[Material supplied Boundary: Start]

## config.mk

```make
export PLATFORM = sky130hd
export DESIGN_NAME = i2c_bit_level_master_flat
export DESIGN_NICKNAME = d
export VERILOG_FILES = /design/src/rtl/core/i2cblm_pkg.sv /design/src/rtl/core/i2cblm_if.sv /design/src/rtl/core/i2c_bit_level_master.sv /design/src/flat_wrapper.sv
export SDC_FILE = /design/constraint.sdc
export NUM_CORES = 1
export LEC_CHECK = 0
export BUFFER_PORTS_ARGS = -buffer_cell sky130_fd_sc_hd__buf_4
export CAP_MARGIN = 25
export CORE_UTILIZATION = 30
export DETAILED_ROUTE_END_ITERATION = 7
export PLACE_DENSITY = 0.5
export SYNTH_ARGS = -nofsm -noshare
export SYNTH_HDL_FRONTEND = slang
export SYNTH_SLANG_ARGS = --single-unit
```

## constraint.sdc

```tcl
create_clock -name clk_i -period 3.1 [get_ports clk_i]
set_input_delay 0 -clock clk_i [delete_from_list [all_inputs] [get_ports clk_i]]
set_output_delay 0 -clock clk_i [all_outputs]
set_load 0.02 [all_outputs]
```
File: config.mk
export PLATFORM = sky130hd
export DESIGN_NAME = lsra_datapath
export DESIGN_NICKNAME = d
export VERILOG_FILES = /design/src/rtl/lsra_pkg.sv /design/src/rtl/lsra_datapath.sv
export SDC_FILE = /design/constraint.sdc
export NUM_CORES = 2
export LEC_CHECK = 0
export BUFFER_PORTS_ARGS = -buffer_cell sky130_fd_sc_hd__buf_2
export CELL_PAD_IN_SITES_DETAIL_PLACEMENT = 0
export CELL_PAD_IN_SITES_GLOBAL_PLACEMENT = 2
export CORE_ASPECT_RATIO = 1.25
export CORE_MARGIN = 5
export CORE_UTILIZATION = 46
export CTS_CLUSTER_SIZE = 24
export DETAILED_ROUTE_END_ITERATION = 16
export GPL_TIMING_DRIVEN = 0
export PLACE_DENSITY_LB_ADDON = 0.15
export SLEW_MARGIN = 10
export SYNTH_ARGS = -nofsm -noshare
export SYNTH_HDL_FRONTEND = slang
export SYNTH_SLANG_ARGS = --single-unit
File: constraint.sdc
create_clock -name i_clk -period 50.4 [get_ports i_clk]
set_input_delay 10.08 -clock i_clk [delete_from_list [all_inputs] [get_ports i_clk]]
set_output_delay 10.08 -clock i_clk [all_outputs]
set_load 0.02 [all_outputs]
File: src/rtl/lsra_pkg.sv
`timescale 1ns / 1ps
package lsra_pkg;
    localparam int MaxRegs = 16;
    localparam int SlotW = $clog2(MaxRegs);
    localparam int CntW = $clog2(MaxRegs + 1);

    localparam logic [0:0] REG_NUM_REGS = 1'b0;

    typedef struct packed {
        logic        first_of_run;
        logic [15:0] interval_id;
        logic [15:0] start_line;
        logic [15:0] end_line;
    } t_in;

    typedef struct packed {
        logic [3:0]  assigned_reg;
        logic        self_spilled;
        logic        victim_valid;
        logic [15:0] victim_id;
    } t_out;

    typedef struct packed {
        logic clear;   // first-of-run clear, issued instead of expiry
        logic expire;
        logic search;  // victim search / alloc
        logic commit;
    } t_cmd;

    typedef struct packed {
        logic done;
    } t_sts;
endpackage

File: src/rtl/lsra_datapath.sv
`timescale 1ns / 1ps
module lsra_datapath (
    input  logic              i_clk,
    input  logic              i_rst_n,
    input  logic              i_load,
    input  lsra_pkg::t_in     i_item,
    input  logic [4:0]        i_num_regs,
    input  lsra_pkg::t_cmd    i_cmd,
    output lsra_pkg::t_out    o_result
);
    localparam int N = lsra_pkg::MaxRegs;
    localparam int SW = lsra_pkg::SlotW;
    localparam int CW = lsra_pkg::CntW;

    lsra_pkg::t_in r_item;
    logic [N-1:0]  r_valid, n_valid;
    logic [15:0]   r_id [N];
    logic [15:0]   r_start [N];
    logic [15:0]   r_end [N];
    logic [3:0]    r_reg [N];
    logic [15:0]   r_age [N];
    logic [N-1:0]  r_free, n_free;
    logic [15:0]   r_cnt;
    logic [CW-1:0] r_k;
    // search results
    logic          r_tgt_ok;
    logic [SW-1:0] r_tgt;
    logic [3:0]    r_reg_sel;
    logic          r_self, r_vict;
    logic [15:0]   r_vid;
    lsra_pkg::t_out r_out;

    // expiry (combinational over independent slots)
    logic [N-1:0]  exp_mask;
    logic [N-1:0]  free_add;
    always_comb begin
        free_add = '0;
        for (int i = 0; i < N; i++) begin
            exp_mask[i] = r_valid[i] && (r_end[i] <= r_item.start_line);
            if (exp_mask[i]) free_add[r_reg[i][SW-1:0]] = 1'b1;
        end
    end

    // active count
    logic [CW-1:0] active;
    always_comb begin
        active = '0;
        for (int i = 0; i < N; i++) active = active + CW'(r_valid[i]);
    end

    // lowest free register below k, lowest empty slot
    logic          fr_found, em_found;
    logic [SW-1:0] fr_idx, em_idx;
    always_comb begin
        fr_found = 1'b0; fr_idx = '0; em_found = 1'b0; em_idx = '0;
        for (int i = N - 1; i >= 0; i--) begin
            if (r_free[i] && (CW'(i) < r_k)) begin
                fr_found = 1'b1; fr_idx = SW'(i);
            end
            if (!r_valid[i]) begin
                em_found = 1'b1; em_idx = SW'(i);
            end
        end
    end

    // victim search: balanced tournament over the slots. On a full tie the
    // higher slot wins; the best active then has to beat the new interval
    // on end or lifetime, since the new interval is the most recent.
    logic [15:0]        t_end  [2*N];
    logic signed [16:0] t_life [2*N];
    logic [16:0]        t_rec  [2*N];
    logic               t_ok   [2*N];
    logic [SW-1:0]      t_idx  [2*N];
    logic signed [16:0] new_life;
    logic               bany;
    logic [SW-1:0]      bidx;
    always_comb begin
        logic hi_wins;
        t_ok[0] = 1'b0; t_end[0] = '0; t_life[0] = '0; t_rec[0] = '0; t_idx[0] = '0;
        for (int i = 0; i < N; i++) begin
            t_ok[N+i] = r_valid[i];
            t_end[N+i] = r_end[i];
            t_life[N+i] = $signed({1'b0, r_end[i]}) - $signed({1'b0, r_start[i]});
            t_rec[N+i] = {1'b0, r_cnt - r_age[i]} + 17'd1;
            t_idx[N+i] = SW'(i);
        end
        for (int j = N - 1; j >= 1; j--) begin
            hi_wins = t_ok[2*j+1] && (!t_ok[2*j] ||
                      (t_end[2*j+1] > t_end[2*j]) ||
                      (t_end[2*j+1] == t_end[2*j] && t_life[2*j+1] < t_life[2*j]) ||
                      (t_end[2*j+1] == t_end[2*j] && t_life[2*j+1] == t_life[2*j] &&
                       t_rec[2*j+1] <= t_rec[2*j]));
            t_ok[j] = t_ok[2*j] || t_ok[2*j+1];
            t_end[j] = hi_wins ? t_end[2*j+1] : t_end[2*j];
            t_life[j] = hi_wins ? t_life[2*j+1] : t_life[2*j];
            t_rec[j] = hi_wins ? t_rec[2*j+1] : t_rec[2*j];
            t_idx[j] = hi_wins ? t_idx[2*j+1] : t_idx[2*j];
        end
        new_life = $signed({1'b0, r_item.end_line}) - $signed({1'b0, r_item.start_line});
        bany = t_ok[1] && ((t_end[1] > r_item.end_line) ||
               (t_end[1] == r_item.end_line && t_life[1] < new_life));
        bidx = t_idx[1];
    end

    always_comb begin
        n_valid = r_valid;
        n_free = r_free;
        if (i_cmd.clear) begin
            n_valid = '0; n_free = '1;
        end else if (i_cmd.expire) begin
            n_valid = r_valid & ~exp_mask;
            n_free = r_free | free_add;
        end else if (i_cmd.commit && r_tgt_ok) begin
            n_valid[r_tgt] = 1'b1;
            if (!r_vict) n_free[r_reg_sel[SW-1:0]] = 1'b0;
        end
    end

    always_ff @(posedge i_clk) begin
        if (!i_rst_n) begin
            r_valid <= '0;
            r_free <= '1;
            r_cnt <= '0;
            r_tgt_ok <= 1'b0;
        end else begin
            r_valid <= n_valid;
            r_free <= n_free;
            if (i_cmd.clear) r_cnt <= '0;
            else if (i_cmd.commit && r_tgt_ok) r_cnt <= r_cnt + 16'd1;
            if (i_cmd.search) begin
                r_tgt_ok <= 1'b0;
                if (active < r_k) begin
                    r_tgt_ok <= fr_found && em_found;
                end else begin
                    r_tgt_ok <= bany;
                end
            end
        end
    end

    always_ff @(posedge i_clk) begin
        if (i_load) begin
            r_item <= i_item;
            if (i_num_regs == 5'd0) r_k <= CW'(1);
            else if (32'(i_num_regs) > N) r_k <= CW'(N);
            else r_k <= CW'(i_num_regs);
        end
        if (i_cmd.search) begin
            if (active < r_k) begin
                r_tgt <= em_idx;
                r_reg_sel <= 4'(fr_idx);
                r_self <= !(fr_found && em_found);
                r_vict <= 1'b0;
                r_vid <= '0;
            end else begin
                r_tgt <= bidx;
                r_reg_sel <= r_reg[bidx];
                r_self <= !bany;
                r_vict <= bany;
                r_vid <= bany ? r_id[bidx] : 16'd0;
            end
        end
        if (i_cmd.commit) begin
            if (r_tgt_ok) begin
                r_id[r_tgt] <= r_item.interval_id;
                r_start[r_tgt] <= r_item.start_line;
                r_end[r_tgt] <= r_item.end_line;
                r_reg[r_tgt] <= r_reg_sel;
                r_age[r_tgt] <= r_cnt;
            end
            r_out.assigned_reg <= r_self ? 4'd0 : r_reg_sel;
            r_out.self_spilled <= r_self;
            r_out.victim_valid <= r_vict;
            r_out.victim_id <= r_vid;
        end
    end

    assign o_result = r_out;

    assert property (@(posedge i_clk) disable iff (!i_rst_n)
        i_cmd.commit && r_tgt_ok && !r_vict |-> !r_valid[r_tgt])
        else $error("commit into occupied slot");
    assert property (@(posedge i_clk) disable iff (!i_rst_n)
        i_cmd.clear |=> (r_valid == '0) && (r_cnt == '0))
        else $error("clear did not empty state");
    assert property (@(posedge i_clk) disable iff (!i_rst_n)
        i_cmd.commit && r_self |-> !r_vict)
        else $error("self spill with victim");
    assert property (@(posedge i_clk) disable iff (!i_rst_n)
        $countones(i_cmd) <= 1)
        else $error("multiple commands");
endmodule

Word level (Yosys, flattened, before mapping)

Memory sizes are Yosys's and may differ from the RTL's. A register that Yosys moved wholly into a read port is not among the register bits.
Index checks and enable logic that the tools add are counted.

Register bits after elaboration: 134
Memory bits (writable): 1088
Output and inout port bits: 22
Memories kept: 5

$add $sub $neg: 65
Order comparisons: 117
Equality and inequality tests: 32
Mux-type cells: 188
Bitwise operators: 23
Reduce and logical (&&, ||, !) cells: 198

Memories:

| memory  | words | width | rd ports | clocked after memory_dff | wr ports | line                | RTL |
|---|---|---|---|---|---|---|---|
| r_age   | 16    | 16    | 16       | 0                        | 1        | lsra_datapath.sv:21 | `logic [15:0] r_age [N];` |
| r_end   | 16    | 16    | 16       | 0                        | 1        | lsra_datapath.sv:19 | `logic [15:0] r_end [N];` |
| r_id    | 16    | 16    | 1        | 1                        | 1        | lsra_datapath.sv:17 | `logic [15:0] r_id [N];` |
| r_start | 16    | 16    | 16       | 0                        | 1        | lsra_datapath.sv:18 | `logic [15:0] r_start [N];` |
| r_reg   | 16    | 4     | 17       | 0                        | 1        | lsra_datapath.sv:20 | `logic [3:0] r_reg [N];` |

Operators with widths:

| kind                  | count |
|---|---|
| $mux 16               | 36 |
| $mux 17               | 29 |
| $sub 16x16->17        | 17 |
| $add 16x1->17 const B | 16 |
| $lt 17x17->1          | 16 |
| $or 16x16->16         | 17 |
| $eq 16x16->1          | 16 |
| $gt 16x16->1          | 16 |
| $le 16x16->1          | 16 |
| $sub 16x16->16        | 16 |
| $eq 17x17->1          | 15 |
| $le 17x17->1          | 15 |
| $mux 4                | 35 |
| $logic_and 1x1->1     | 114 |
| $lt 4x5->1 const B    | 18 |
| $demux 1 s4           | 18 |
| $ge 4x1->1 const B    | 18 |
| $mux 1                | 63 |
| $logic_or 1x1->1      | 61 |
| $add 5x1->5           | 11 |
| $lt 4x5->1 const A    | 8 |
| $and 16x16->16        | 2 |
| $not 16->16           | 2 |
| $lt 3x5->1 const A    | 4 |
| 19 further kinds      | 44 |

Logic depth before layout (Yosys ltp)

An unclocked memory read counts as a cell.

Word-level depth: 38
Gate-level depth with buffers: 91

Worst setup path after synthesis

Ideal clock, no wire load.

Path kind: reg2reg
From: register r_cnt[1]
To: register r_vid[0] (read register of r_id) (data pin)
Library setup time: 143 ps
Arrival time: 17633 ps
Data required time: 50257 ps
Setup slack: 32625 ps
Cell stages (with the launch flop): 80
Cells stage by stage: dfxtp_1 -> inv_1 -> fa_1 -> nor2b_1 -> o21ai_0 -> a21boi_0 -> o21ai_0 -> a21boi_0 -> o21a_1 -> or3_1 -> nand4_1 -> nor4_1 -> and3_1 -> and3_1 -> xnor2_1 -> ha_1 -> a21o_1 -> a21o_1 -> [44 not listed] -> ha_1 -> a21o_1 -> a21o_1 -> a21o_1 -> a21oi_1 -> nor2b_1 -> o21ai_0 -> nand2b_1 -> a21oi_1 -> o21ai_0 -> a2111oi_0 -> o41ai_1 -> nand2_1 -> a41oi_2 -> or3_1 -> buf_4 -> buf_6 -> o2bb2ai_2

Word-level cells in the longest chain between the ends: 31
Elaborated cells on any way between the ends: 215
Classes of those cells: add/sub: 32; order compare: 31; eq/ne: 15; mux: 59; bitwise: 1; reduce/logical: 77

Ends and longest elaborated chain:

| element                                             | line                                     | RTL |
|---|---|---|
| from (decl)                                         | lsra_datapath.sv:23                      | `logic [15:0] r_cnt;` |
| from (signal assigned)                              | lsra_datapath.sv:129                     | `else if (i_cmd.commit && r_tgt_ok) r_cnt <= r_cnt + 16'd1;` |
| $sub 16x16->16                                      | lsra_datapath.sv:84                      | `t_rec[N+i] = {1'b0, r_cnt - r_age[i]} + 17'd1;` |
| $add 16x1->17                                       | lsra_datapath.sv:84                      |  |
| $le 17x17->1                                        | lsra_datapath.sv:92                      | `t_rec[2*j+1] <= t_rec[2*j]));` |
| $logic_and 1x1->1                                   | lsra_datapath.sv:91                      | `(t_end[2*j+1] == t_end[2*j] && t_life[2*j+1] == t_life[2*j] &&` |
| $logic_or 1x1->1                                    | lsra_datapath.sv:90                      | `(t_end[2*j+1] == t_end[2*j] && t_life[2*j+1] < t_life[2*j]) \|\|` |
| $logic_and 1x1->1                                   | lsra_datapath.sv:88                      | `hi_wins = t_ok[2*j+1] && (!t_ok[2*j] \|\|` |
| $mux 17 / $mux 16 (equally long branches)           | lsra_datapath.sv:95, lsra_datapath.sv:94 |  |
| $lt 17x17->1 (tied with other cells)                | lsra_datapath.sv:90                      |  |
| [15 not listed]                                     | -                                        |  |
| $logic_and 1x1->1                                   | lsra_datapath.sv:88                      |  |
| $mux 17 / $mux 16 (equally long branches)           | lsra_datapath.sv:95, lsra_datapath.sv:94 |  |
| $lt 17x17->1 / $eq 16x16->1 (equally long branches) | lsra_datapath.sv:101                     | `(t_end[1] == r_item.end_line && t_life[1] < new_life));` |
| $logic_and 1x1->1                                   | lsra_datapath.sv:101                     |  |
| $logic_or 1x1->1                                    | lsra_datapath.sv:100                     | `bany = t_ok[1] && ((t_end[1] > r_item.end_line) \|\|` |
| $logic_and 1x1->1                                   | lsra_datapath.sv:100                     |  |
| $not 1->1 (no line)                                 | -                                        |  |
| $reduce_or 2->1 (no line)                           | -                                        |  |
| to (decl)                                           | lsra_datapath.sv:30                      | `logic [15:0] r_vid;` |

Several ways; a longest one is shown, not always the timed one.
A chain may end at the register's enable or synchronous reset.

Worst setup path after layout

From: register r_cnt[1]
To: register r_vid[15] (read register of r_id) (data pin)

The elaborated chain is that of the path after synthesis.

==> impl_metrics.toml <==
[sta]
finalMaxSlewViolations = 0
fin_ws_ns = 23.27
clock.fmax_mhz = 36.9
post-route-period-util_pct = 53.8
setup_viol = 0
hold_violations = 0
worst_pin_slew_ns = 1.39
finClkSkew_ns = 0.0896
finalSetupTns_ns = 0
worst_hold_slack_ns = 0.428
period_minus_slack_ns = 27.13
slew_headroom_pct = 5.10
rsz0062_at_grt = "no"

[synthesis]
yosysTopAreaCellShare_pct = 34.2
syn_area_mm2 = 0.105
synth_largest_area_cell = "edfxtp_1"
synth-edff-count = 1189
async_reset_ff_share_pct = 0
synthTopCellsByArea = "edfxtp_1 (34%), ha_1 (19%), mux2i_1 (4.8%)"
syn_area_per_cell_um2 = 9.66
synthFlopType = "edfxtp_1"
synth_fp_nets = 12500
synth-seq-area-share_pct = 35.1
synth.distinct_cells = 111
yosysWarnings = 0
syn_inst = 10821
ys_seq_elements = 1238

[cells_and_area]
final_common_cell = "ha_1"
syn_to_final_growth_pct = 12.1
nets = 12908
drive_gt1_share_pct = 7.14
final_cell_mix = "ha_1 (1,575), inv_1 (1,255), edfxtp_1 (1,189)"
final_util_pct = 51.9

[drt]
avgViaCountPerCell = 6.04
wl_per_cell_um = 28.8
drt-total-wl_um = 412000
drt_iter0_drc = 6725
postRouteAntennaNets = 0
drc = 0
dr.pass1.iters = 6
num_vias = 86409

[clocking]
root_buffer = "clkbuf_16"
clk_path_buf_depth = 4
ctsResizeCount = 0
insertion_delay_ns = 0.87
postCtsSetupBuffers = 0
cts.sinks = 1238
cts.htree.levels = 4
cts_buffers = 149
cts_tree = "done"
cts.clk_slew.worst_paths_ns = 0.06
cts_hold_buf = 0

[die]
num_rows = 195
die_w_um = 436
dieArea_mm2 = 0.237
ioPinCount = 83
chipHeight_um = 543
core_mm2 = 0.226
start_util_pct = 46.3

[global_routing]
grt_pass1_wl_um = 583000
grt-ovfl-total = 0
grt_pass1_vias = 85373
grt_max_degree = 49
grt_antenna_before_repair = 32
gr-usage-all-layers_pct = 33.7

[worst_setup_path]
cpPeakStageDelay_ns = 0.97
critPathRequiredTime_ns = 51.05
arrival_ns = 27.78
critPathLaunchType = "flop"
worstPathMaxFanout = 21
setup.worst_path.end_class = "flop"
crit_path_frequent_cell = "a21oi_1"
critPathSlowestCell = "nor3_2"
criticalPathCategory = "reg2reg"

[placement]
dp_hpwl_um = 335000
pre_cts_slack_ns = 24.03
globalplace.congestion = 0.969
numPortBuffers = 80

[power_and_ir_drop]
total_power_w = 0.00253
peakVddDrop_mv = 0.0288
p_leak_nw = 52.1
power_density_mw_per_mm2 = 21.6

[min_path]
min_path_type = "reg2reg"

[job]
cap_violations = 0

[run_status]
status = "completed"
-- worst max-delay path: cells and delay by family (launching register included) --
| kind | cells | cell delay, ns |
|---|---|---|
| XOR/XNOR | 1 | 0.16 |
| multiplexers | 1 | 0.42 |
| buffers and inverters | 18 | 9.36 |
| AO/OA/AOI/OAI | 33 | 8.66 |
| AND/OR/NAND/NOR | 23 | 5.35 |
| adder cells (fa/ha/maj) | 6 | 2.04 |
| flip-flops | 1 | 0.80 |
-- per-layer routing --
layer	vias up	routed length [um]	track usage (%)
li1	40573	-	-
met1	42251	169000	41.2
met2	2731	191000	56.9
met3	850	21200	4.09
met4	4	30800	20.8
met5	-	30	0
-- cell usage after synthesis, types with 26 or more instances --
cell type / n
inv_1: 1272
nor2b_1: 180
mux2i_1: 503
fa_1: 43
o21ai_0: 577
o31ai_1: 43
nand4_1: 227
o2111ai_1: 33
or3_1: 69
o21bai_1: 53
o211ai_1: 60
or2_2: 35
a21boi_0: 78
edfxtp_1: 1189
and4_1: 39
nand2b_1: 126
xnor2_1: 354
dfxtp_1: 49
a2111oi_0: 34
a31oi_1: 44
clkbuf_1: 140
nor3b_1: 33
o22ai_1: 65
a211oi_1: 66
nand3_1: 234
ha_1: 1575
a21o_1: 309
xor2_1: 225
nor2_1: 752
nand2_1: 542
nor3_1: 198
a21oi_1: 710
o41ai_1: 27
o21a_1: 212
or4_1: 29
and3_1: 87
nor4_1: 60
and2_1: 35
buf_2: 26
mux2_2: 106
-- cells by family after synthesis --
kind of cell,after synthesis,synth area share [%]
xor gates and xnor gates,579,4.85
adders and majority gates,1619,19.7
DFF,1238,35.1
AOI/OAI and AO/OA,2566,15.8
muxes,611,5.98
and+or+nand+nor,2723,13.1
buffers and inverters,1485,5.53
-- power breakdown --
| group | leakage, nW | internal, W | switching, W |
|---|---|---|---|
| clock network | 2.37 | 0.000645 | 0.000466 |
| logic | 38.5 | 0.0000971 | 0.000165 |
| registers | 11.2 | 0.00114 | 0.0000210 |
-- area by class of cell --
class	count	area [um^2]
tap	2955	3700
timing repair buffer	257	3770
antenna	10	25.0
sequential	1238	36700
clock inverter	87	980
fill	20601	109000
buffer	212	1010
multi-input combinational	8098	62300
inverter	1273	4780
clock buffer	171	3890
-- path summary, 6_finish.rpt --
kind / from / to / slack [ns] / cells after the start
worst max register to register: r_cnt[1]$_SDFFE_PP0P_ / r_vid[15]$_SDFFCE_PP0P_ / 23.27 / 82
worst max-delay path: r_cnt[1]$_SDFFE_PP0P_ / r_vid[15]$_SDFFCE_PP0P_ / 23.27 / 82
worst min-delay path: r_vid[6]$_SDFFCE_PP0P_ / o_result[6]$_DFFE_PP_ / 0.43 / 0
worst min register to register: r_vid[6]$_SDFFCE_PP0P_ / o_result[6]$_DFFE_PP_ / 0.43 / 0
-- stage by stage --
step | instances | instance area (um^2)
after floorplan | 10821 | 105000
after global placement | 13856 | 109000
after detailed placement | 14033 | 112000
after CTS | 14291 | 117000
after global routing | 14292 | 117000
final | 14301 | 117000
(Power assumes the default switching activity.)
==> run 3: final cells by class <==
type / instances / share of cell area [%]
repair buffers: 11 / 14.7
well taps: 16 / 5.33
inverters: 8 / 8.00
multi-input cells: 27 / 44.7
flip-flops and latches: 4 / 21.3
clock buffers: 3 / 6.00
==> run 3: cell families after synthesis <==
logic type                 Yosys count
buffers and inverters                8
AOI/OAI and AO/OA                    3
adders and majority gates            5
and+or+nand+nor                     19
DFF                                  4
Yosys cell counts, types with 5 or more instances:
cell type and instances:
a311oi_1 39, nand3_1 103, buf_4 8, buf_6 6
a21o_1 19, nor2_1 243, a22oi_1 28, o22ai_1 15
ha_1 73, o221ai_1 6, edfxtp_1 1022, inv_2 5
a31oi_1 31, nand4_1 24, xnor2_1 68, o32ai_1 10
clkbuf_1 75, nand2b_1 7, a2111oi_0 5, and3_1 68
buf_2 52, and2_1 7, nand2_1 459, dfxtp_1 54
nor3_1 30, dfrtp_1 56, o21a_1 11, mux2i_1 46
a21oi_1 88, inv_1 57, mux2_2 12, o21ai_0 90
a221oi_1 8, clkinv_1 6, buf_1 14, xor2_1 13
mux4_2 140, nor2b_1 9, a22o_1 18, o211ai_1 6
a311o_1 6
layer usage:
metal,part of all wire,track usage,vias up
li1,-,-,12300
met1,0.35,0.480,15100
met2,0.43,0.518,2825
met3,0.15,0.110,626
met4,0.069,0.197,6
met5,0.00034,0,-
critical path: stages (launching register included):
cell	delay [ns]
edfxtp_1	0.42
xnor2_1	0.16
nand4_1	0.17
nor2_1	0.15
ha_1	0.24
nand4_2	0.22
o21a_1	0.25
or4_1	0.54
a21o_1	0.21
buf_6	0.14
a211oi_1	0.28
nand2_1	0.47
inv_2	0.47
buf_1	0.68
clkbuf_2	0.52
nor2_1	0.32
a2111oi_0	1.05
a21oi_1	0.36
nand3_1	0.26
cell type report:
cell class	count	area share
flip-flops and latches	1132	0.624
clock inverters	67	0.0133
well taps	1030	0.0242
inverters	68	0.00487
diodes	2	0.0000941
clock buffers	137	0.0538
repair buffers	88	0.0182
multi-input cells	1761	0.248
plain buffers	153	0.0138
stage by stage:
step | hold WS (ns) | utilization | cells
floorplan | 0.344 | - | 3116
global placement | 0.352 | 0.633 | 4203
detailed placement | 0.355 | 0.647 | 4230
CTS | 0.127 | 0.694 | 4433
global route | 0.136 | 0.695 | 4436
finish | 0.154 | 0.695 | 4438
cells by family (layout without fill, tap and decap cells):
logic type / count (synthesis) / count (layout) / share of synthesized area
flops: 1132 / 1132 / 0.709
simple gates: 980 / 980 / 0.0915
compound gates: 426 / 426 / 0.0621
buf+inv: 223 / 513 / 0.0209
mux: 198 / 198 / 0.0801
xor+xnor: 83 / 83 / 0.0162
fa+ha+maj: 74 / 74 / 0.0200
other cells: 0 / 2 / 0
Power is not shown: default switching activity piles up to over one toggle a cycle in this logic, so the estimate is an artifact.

[Material supplied Boundary: End]

Scan the records above for the word "taps". Show each line in which it appears.

● **Written solution**
well taps: 16 / 5.33
well taps	1030	0.0242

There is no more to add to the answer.